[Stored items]

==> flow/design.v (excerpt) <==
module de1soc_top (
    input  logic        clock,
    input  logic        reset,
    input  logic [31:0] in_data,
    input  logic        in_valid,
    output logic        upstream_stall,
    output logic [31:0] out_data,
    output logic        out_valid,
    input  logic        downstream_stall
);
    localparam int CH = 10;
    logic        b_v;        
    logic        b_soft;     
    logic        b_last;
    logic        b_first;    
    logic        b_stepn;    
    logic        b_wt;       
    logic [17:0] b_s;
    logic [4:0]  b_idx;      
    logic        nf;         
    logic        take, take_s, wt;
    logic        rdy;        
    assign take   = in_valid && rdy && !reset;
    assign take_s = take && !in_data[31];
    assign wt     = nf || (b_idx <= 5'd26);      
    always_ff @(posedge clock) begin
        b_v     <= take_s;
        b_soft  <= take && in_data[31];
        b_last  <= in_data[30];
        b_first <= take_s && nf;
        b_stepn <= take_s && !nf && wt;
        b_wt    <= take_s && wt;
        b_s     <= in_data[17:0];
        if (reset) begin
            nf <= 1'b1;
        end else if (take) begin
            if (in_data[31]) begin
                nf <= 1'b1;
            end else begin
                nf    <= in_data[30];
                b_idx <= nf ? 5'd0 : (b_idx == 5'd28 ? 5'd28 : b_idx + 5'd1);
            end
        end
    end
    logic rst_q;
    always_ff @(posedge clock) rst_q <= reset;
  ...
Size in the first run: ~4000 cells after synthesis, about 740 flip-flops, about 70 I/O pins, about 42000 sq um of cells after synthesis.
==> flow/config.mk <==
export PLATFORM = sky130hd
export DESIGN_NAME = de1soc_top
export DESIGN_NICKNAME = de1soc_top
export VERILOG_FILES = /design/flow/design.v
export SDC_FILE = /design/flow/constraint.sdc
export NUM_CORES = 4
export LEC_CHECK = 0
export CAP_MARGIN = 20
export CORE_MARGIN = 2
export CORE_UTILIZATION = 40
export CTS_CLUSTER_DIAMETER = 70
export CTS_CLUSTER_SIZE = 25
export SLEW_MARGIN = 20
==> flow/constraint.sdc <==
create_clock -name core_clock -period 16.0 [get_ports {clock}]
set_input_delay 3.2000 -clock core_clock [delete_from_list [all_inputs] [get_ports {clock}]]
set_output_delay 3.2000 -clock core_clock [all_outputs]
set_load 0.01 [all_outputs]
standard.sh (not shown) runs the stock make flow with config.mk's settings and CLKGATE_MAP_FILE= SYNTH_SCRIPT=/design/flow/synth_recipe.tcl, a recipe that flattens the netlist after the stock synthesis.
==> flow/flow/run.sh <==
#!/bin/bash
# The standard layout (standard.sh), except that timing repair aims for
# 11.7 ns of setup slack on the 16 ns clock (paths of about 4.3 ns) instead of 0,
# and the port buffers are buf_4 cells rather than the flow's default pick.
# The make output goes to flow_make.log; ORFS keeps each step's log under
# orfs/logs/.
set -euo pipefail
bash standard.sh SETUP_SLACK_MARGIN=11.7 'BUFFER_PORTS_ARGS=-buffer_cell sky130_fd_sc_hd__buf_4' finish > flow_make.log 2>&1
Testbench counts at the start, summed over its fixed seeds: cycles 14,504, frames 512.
This is an optimization exercise on Yosys and OpenROAD, whose aim is a short achievable clock period and few clock cycles, not a production implementation. Where RTL was checked, it was by simulation tests only, not by an equivalence proof against the original. No activity file was given, so power comes from the tool's default toggle rates.

delta:
==> flow/design.v (excerpt) <==
module io_dma #(
   parameter int DI = 4,    
   parameter int DO = 4     
) (
   input  wire         clk,
   input  wire         rst,
   input  wire [15:0]  cpu0_instr,
   input  wire         cpu0_mon,
   input  wire         cpu0_vld,
   input  wire [23:0]  cpu0_aj,
   input  wire [23:0]  cpu0_ak,
   output logic [23:0] cpu0_ai,
   input  wire [15:0]  cpu1_instr,
   input  wire         cpu1_mon,
   input  wire         cpu1_vld,
   input  wire [23:0]  cpu1_aj,
   input  wire [23:0]  cpu1_ak,
   output logic [23:0] cpu1_ai,
   input  wire [15:0]  in0_data,
   input  wire [15:0]  in1_data,
   input  wire [1:0]   in_vld,
   output wire [1:0]   in_rdy,
   output wire [15:0]  out0_data,
   output wire [15:0]  out1_data,
   output wire [1:0]   out_vld,
   input  wire [1:0]   out_rdy,
   output logic        mem_req,
   output logic        mem_wr,
   output logic [21:0] mem_addr,
   output logic [63:0] mem_wdata,
   input  wire         mem_ack,
   input  wire [63:0]  mem_rdata
);
For scale: roughly 2000 flip-flops, about 77000 µm² of cells after synthesis.
==> flow/config.mk <==
export PLATFORM = sky130hd
export DESIGN_NAME = io_dma
export DESIGN_NICKNAME = io_dma
export VERILOG_FILES = /design/flow/design.v
export SDC_FILE = /design/flow/constraint.sdc
export NUM_CORES = 4
export LEC_CHECK = 0
export ABC_CLOCK_PERIOD_IN_PS = 2000
export CAP_MARGIN = 20
export CORE_MARGIN = 2
export CORE_UTILIZATION = 55
export SETUP_SLACK_MARGIN = 4.0
export SLEW_MARGIN = 20
==> flow/constraint.sdc <==
create_clock -name core_clock -period 6.0 [get_ports {clk}]
set_input_delay 1.2000 -clock core_clock [delete_from_list [all_inputs] [get_ports {clk}]]
set_output_delay 1.2000 -clock core_clock [all_outputs]
set_load 0.01 [all_outputs]
run.sh (not shown) runs the stock make flow with config.mk's settings and CLKGATE_MAP_FILE= SYNTH_SCRIPT=/design/flow/synth_recipe.tcl, a recipe that flattens the netlist after the stock synthesis.
Testbench counts of delta, summed over its fixed seeds: cycles 3,210.
The following lists how epsilon was set up differently from delta:
-- flow/design.v --
<<< delta, line 182
`default_nettype none
module io_dma #(
   parameter int DI = 4,    
   parameter int DO = 4     
) (
   input  wire         clk,
>>> epsilon, line 182
`default_nettype none
module io_dma #(
   parameter int DI = 2,    
   parameter int DO = 2     
) (
   input  wire         clk,
<<< delta, line 301
      logic [1:0] idx;
      logic [3:0] em;
      em = ((elig & 4'b1010) != '0) ? (elig & 4'b1010) : elig;
      gsel = '0;
      for (int k = 4; k >= 1; k--)
>>> epsilon, line 301
      logic [1:0] idx;
      logic [3:0] em;
      em = elig;
      gsel = '0;
      for (int k = 4; k >= 1; k--)
Findings:
The chip width reported for epsilon is smaller than that of delta by 13%.
On logic gate share of total power: epsilon sits below delta.
epsilon vs delta — routed metal-1 wirelength dropped 27000 µm.
Via count (epsilon / delta): 0.802
From delta to epsilon the numbers moved as follows: setup slack lost 0.22 ns; worst IR drop on VDD picked up an extra about 9%; die height lost 13%.
On epsilon: portion of total power attributed to the clock network is 1.6 points higher than what delta gave.
Fmax: epsilon lower than delta
The RTL of epsilon was laid out without a check of its function.

---

== AL ==
Another version of the RTL of io_dma (not shown whole).
For scale: ~5,000 cells after synthesis, roughly 1,600 flip-flops.
export LEC_CHECK = 0
export ABC_CLOCK_PERIOD_IN_PS = 2000
export CAP_MARGIN = 20
export CORE_MARGIN = 2
export CORE_UTILIZATION = 55
export CTS_CLUSTER_DIAMETER = 120
export CTS_CLUSTER_SIZE = 22
export SETUP_SLACK_MARGIN = 4.0
export SLEW_MARGIN = 20
create_clock -name core_clock -period 6.0 [get_ports {clk}]
Testbench counts of AL, summed over its fixed seeds: cycles 3,219.
Input changes introduced in TR (baseline for comparison: AL):
--- a/flow/design.v
+++ b/flow/design.v
@@ -186,17 +186,17 @@
          cnt <= cnt + (PW+1)'(i_wr) - (PW+1)'(o_load);
       end
    end
 endmodule
 `default_nettype wire
 `timescale 1ns/1ps
 `default_nettype none
 module io_dma #(
-   parameter int DI = 4,    
+   parameter int DI = 2,    
    parameter int DO = 2     
 ) (
    input  wire         clk,
    input  wire         rst,
    input  wire [15:0]  cpu0_instr,
    input  wire         cpu0_mon,
    input  wire         cpu0_vld,
    input  wire [23:0]  cpu0_aj,
@@ -302,23 +302,21 @@
    logic        g_last;
    assign elig[0] = more[0] && rx_avail[0];
    assign elig[2] = more[2] && rx_avail[1];
    assign elig[1] = more[1] && (res[1] != OW'(DO));
    assign elig[3] = more[3] && (res[3] != OW'(DO));
    always_comb
    begin
       logic [1:0] idx;
-      logic [3:0] em;
-      em = ((elig & 4'b1010) != '0) ? (elig & 4'b1010) : elig;
       gsel = '0;
       for (int k = 4; k >= 1; k--)
       begin
          idx = last_g + 2'(k);
-         if (em[idx])
+         if (elig[idx])
             gsel = 4'b0001 << idx;
       end
    end
    always_comb
    begin
       g_addr = '0;
       g_last = 1'b0;
       for (int k = 0; k < 4; k++)
@@ -328,18 +326,16 @@
       end
       g_idx = {g_q[3] | g_q[2], g_q[3] | g_q[1]};
    end
    assign g_byp     = g_v && !m_busy && !sv[rptr];
    assign push      = g_v && !g_byp;
    assign issue     = g_v;
    assign rx_pop[0] = issue && g_q[0];
    assign rx_pop[1] = issue && g_q[2];
-   logic [21:0] m_addr_s;
-   logic [63:0] m_wdata_s;
    logic [1:0] m_ch;
    logic       m_last;
    logic       load;
    logic       ack;
    assign ack  = m_busy && mem_ack;
    assign load = !m_busy || mem_ack;
    assign tx_wr[0] = ack && !m_isw && !m_ch[1];
    assign tx_wr[1] = ack && !m_isw &&  m_ch[1];
@@ -359,31 +355,17 @@
       end
       else if (load)
       begin
          mem_wr    <= s_wr_q[rptr];
          mem_addr  <= s_addr_q[rptr];
          mem_wdata <= s_data_q[rptr];
       end
       else
-      begin
          mem_wr    <= m_isw;
-         mem_addr  <= m_addr_s;
-         mem_wdata <= m_wdata_s;
-      end
-      if (g_byp)
-      begin
-         m_addr_s  <= g_addr;
-         m_wdata_s <= g_q[2] ? rx_head[1] : rx_head[0];
-      end
-      else if (load)
-      begin
-         m_addr_s  <= s_addr_q[rptr];
-         m_wdata_s <= s_data_q[rptr];
-      end
       if (g_byp)
       begin
          m_isw     <= g_q[0] | g_q[2];
          m_ch      <= g_idx;
          m_last    <= g_last;
       end
       else if (load)
       begin
--- outcome ---
- AL and TR ended up with roughly the same count of buffers not belonging to the clock network in the layout.
- TR has completed all stages; timing, DRC and antenna checks passed.
- On clock-buffer cell count, the higher figure sits with AL, not TR.
- Compared with AL, in TR maximum number of pins on one net before global-route repair down 4.4%; met3 track demand over resource up 0.39 points.
- Sequential share of layout area sits lower in TR than in AL.
- Setup slack after layout: lower on AL
- Of the two values seen for highest-utilization routing layer at the global route stage, met1 was produced by AL and met2 by TR.
Testbench counts of TR, summed over its fixed seeds: cycles 3,221.

---

== old ==
Another version of the RTL of io_dma (not shown whole).
Size in the first run: ~5000 cells after synthesis, about 1600 flip-flops.
export LEC_CHECK = 0
export ABC_CLOCK_PERIOD_IN_PS = 2000
export CAP_MARGIN = 20
export CORE_MARGIN = 2
export CORE_UTILIZATION = 55
export CTS_CLUSTER_DIAMETER = 120
export CTS_CLUSTER_SIZE = 22
export SETUP_SLACK_MARGIN = 4.0
export SLEW_MARGIN = 20
create_clock -name core_clock -period 6.0 [get_ports {clk}]
Testbench counts of old, summed over its fixed seeds: cycles 3,217.
The following lists how new was set up differently from old:
--- a/flow/design.v
+++ b/flow/design.v
@@ -95,17 +95,17 @@
       begin
          if (take)
             hc <= hc + 2'd1;
          if (push)
             wp <= wp + PW'(1);
          if (i_pop)
             rp <= rp + PW'(1);
          cnt   <= cnt_n;
-         o_rdy <= (cnt_n < (PW+1)'(DEPTH));
+         o_rdy <= (cnt_n != (PW+1)'(DEPTH));
          rdy_i <= (cnt_n < (PW+1)'(DEPTH));
       end
    end
 endmodule
 `default_nettype wire
 `timescale 1ns/1ps
 `default_nettype none
 module chan_tx #(
@@ -186,17 +186,17 @@
          cnt <= cnt + (PW+1)'(i_wr) - (PW+1)'(o_load);
       end
    end
 endmodule
 `default_nettype wire
 `timescale 1ns/1ps
 `default_nettype none
 module io_dma #(
-   parameter int DI = 4,    
+   parameter int DI = 2,    
    parameter int DO = 2     
 ) (
    input  wire         clk,
    input  wire         rst,
    input  wire [15:0]  cpu0_instr,
    input  wire         cpu0_mon,
    input  wire         cpu0_vld,
    input  wire [23:0]  cpu0_aj,
@@ -302,40 +302,38 @@
    logic        g_last;
    assign elig[0] = more[0] && rx_avail[0];
    assign elig[2] = more[2] && rx_avail[1];
    assign elig[1] = more[1] && (res[1] != OW'(DO));
    assign elig[3] = more[3] && (res[3] != OW'(DO));
    always_comb
    begin
       logic [1:0] idx;
-      logic [3:0] em;
-      em = ((elig & 4'b1010) != '0) ? (elig & 4'b1010) : elig;
       gsel = '0;
       for (int k = 4; k >= 1; k--)
       begin
          idx = last_g + 2'(k);
-         if (em[idx])
+         if (elig[idx])
             gsel = 4'b0001 << idx;
       end
    end
    always_comb
    begin
       g_addr = '0;
       g_last = 1'b0;
       for (int k = 0; k < 4; k++)
       begin
          g_addr   = g_addr | ({22{g_q[k]}} & ca[k]);
          g_last   = g_last | (g_q[k] & lastf[k]);
       end
       g_idx = {g_q[3] | g_q[2], g_q[3] | g_q[1]};
    end
    assign g_byp     = g_v && !m_busy && !sv[rptr];
-   assign push      = g_v && !g_byp && !sv[wptr];
-   assign issue     = g_byp || push;
+   assign push      = g_v && !g_byp;
+   assign issue     = g_v;
    assign rx_pop[0] = issue && g_q[0];
    assign rx_pop[1] = issue && g_q[2];
    logic [21:0] m_addr_s;
    logic [63:0] m_wdata_s;
    logic [1:0] m_ch;
    logic       m_last;
    logic       load;
    logic       ack;
@@ -434,17 +432,17 @@
             if (sv[rptr])
             begin
                sv[rptr] <= 1'b0;
                rptr     <= !rptr;
             end
          end
          if (!g_v)
          begin
-            g_v <= |elig;
+            g_v <= |elig && (sv != 2'b11);
             g_q <= gsel;
          end
          else if (issue)
             g_v <= 1'b0;
          if (push)
          begin
             sv[wptr] <= 1'b1;
             wptr     <= !wptr;
Results
Clock network area share in new vs old: up 0.19 points
Setup slack in new is 0.12 ns higher than in old
Going from old to new, clock tree buffer count of the final layout dropped 14%, share of final layout cell area taken by non-clock buffers fell 1.5 points, global router's overall resource usage shows a reduction of 0.82 points, count of flip-flops and latches now smaller.
new against old: pre-CTS setup slack shrank by 0.18 ns; total via count in the routed design shrank by 5485.
Comparing new and old, the higher power is on old.
Worst reg-to-reg path cell count delta for new relative to old: 7 lower
Testbench counts of new, summed over its fixed seeds: cycles 3,221.

---

io_dma, a different RTL version from the one above (not shown whole).
Size in the first run: ~1,200 flip-flops, ~410 I/O pins, about 53,000 sq um of cells after synthesis.
Settings: LEC_CHECK=0, ABC_CLOCK_PERIOD_IN_PS=2000, CAP_MARGIN=20, CORE_MARGIN=2, CORE_UTILIZATION=55, CTS_CLUSTER_DIAMETER=120, CTS_CLUSTER_SIZE=22, SETUP_SLACK_MARGIN=4.0, SLEW_MARGIN=20; clock period 6.0 ns.
Testbench counts at the start, summed over its fixed seeds: cycles 3,221.
Rerun with:
--- a/flow/design.v
+++ b/flow/design.v
@@ -95,17 +95,17 @@
       begin
          if (take)
             hc <= hc + 2'd1;
          if (push)
             wp <= wp + PW'(1);
          if (i_pop)
             rp <= rp + PW'(1);
          cnt   <= cnt_n;
-         o_rdy <= (cnt_n != (PW+1)'(DEPTH));
+         o_rdy <= (cnt_n < (PW+1)'(DEPTH));
          rdy_i <= (cnt_n < (PW+1)'(DEPTH));
       end
    end
 endmodule
 `default_nettype wire
 `timescale 1ns/1ps
 `default_nettype none
 module chan_tx #(
@@ -117,35 +117,48 @@
    input  wire [63:0]  i_word,
    output logic        o_load,
    output logic [15:0] o_data,
    output logic        o_vld,
    input  wire         i_rdy
 );
    localparam int PW = $clog2(DEPTH);
    logic [63:0]      sreg;
+   logic [15:0]      top_s;    
    logic [1:0]       hc;
    logic [63:0]      fifo [DEPTH];
    logic [PW-1:0]    wp, rp;
    logic [PW:0]      cnt;
    logic             sent;
    logic             busy;     
    assign o_data = sreg[63:48];    
    assign sent   = busy && i_rdy;
    assign o_load = (!busy || (sent && hc == 2'd3)) && (cnt != '0);
    always_ff @(posedge clk)
    begin
       if (i_wr)
          fifo[wp] <= i_word;
       if (rst)
-         sreg <= '0;    
+         sreg[63:48] <= '0;    
       else if (o_load)
-         sreg <= fifo[rp];
+         sreg[63:48] <= fifo[rp][63:48];
       else if (sent)
-         sreg <= {sreg[47:0], 16'h0};
+         sreg[63:48] <= sreg[47:32];
+      else
+         sreg[63:48] <= top_s;
+      if (o_load)
+      begin
+         sreg[47:0] <= fifo[rp][47:0];
+         top_s      <= fifo[rp][63:48];
+      end
+      else if (sent)
+      begin
+         sreg[47:0] <= {sreg[31:0], 16'h0};
+         top_s      <= sreg[47:32];
+      end
    end
    always_ff @(posedge clk)
    begin
       if (rst)
       begin
          o_vld <= 1'b0;
          busy  <= 1'b0;
          hc    <= '0;
@@ -173,17 +186,17 @@
          cnt <= cnt + (PW+1)'(i_wr) - (PW+1)'(o_load);
       end
    end
 endmodule
 `default_nettype wire
 `timescale 1ns/1ps
 `default_nettype none
 module io_dma #(
-   parameter int DI = 2,    
+   parameter int DI = 4,    
    parameter int DO = 2     
 ) (
    input  wire         clk,
    input  wire         rst,
    input  wire [15:0]  cpu0_instr,
    input  wire         cpu0_mon,
    input  wire         cpu0_vld,
    input  wire [23:0]  cpu0_aj,
@@ -289,21 +302,23 @@
    logic        g_last;
    assign elig[0] = more[0] && rx_avail[0];
    assign elig[2] = more[2] && rx_avail[1];
    assign elig[1] = more[1] && (res[1] != OW'(DO));
    assign elig[3] = more[3] && (res[3] != OW'(DO));
    always_comb
    begin
       logic [1:0] idx;
+      logic [3:0] em;
+      em = ((elig & 4'b1010) != '0) ? (elig & 4'b1010) : elig;
       gsel = '0;
       for (int k = 4; k >= 1; k--)
       begin
          idx = last_g + 2'(k);
-         if (elig[idx])
+         if (em[idx])
             gsel = 4'b0001 << idx;
       end
    end
    always_comb
    begin
       g_addr = '0;
       g_last = 1'b0;
       for (int k = 0; k < 4; k++)
@@ -313,16 +328,18 @@
       end
       g_idx = {g_q[3] | g_q[2], g_q[3] | g_q[1]};
    end
    assign g_byp     = g_v && !m_busy && !sv[rptr];
    assign push      = g_v && !g_byp;
    assign issue     = g_v;
    assign rx_pop[0] = issue && g_q[0];
    assign rx_pop[1] = issue && g_q[2];
+   logic [21:0] m_addr_s;
+   logic [63:0] m_wdata_s;
    logic [1:0] m_ch;
    logic       m_last;
    logic       load;
    logic       ack;
    assign ack  = m_busy && mem_ack;
    assign load = !m_busy || mem_ack;
    assign tx_wr[0] = ack && !m_isw && !m_ch[1];
    assign tx_wr[1] = ack && !m_isw &&  m_ch[1];
@@ -342,17 +359,31 @@
       end
       else if (load)
       begin
          mem_wr    <= s_wr_q[rptr];
          mem_addr  <= s_addr_q[rptr];
          mem_wdata <= s_data_q[rptr];
       end
       else
+      begin
          mem_wr    <= m_isw;
+         mem_addr  <= m_addr_s;
+         mem_wdata <= m_wdata_s;
+      end
+      if (g_byp)
+      begin
+         m_addr_s  <= g_addr;
+         m_wdata_s <= g_q[2] ? rx_head[1] : rx_head[0];
+      end
+      else if (load)
+      begin
+         m_addr_s  <= s_addr_q[rptr];
+         m_wdata_s <= s_data_q[rptr];
+      end
       if (g_byp)
       begin
          m_isw     <= g_q[0] | g_q[2];
          m_ch      <= g_idx;
          m_last    <= g_last;
       end
       else if (load)
       begin
=> Via count increases by 2.9%; area after synthesis increases by 23%; global-route usage decreases by 4.2 points; routed wire length increases by 5.6%; worst setup slack gets better by 0.011 ns; power increases by 25%; non-clock buffer count decreases by 19; worst hold slack gets better by 0.040 ns; final cell count increases by 7.9%; final area increases by 21%.
Testbench counts after the change, summed over its fixed seeds: cycles 3,219.

[separate check: timing with driven ports]
How much do the figures lean on ideal ports? The routed layouts below were timed once more, with nothing changed but the port constraints.
Step 1 assumes that a clkbuf_16 drives the clock port and a buf_2 every other input.
Step 2 adds t to the input delays and takes it off the output delays; t is the mean of the earliest and latest rising clock arrival at the registers after step 1. Input paths then give back, and output paths get back, about the clock's delay inside the block.
Three values: ideal, step 1, step 2; two values: the first two.
run | shift t [ns] | setup WS [ns] | worst setup path at the end | worst data-port slew with drivers (ns) | pins driven straight from the clock port
delta | 0.891 | 3.071 / 3.112 / 2.222 | input to register | 0.15 | 1
epsilon | 0.816 | 2.853 / 2.885 / 2.069 | input to register | 0.18 | 1
AL | 0.775 | 3.573 / 3.494 / 3.108 | input to register | 0.14 | 1
TR | 0.730 | 3.622 / 3.554 / 3.066 | input to register | 0.14 | 1
old | 0.776 | 3.502 / 3.471 / 3.091 | input to register | 0.16 | 1
new | 0.732 | 3.624 / 3.550 / 3.116 | input to register | 0.17 | 1
the first run of note 4 | 0.785 | 3.557 / 3.486 / 3.104 | input to register | 0.14 | 1
the second run of note 4 | 0.766 | 3.568 / 3.493 / 3.107 | input to register | 0.17 | 1
After both steps every run listed still meets setup and hold. For delta, which loses most, drivers alone change the setup slack by +0.041 ns; drivers and shift together by -0.849 ns.
Context: an optimization exercise on an open-source flow, tuned for small area, a short achievable clock period and few clock cycles per item. The choices shown serve that exercise and are no tape-out recipe.
In this exercise RTL edits were held to simulation tests only and were not proved equivalent to the original.

Design linear_fade_gain_unit, start of the top module:
module linear_fade_gain_unit (
  input  logic        clk_i,
  input  logic        rst_ni,
  input  logic        start_i,
  input  logic [63:0] item_i,
  output logic        busy_o,
  output logic        done_o,
  output logic [24:0] result_o,
  input  logic        cfg_valid_i,
  output logic        cfg_ready_o,
  input  logic [7:0]  cfg_index_i,
  input  logic [39:0] cfg_data_i
);
  logic [15:0] gain_start_q, gain_end_q;
  logic [39:0] fade_start_q, fade_end_q;
  logic        cfg_wr;
  assign cfg_ready_o = 1'b1;
  assign cfg_wr      = cfg_valid_i & (cfg_index_i[7:2] == 6'd0);
  always_ff @(posedge clk_i or negedge rst_ni) begin
    if (!rst_ni) begin
      gain_start_q <= '0;
      gain_end_q   <= '0;
      fade_start_q <= '0;
      fade_end_q   <= '0;
    end else if (cfg_valid_i) begin
      case (cfg_index_i)
        8'd0: gain_start_q <= cfg_data_i[15:0];
        8'd1: gain_end_q   <= cfg_data_i[15:0];
        8'd2: fade_start_q <= cfg_data_i;
        8'd3: fade_end_q   <= cfg_data_i;
        default: ;
      endcase
    end
  end
  logic [39:0]        span_q;
  logic               empty_q, span1_q;
  logic signed [16:0] dgain_q;
  logic [39:0]        s1_a, s1_b, s1_k, s1_cin;
  assign s1_a   = fade_start_q;
  assign s1_b   = ~fade_end_q;
  assign s1_k   = {{39{1'b1}}, 1'b0};
  assign s1_cin = {(s1_a[38:0] & s1_b[38:0]) | ((s1_a[38:0] | s1_b[38:0]) & ~s1_k[38:0]), 1'b0};
  always_ff @(posedge clk_i) begin
    span_q  <= fade_end_q - fade_start_q;
    empty_q <= (fade_end_q <= fade_start_q);
    span1_q <= ((s1_a ^ s1_b ^ s1_k) == s1_cin);
    dgain_q <= $signed({1'b0, gain_end_q}) - $signed({1'b0, gain_start_q});
  end
  logic        qr_done;
  logic [16:0] step_r;
  logic [41:0] step_rms;
  ...
export LEC_CHECK = 0
export ABC_CLOCK_PERIOD_IN_PS = 2500
export CAP_MARGIN = 20
export CORE_MARGIN = 2
export CORE_UTILIZATION = 40
export SETUP_SLACK_MARGIN = 4.5
export SLEW_MARGIN = 20
export TNS_END_PERCENT = 10
create_clock -name core_clock -period 8.0 [get_ports {clk_i}]
run.sh (not shown) runs the stock make flow with config.mk's settings and CLKGATE_MAP_FILE= SYNTH_SCRIPT=/design/flow/synth_recipe.tcl, a recipe that flattens the netlist after the stock synthesis.
The baseline finished with timing, DRC and antenna clean.
Testbench counts at the start, summed over its fixed seeds: cycles 9,452, items 8,192.
==> next run, changes <==
--- a/flow/config.mk
+++ b/flow/config.mk
@@ -8 +7,0 @@
-export ABC_CLOCK_PERIOD_IN_PS = 2500
@@ -12 +11 @@
-export SETUP_SLACK_MARGIN = 4.5
+export SETUP_SLACK_MARGIN = 4.0
What happened: The new run finished clean; synthesized cell count does not change; design area is lower by 2.0%; global-route usage goes down by 0.56 points; fmax decreases by 1.3%; via count is lower by 0.77%; register-to-register slack gets worse by 0.05 ns.

========
linear_fade_gain_unit, a different RTL version from the one above (not shown whole).
Size in the first run: roughly 640 flip-flops, about 0.053 mm2 of cells after synthesis.
make LEC_CHECK=0 CAP_MARGIN=20 CORE_MARGIN=2 CORE_UTILIZATION=55 SETUP_SLACK_MARGIN=4.0 SLEW_MARGIN=20 TNS_END_PERCENT=10 finish   # period 8.0 ns
The first run produced a clean layout.
Testbench counts at the start, summed over its fixed seeds: cycles 9,452, items 8,192.
Then changed:
--- a/flow/config.mk
+++ b/flow/config.mk
@@ -9,4 +9,6 @@
 export CORE_MARGIN = 2
 export CORE_UTILIZATION = 55
+export CTS_CLUSTER_DIAMETER = 100
+export CTS_CLUSTER_SIZE = 20
 export SETUP_SLACK_MARGIN = 4.0
 export SLEW_MARGIN = 20
The changed run finished clean.
Cell count is lower by 0.89%.
Routed wire length is lower by 0.77%.
Design area goes down by about 2%.
Register-to-register slack gets worse by 0.05 ns.
Synthesized cell count stays the same.
Hold slack gains 0.0067 ns.
Worst setup slack loses 0.055 ns.
Non-clock buffer count came out higher by 7.
Fmax fell by about 1.3%.
Area after synthesis stays the same.

[static timing again, ports no longer ideal]
In the flow no input, the clock included, has a driving cell. The finished layouts below were timed again as built, in two steps.
Step 1, drivers: a clkbuf_16 drives clk_i and a buf_2 each remaining input, both assumed.
Step 2 adds t to the input delays and takes it off the output delays; t is the mean of the earliest and latest rising clock arrival at the registers after step 1. Input paths then give back, and output paths get back, about the clock's delay inside the block.
a / b / c = ideal ports / drivers / drivers and shift; a / b = the first two.
run | t, ns | setup WS [ns] | slew at the worst register clock pin (ns)
the first run of note 1 | 0.756 | 3.983 / 3.983 / 3.483 | 0.07 / 0.07
the second run of note 1 | 0.765 | 3.931 / 3.931 / 3.499 | 0.07 / 0.07
the first run of note 2 | 0.732 | 3.968 / 3.968 / 3.363 | 0.07 / 0.07
the second run of note 2 | 0.726 | 3.914 / 3.914 / 3.353 | 0.10 / 0.10
After both steps every run listed still meets setup and hold. For the first run of note 2, which loses most, drivers alone change the setup slack by 0.000 ns; drivers and shift together by -0.605 ns.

> _Work task_: Every line that contains the string "reset" should be copied from the records.

> _Completed exercise_:
    input  logic        reset,
    assign take   = in_valid && rdy && !reset;
        if (reset) begin
    always_ff @(posedge clock) rst_q <= reset;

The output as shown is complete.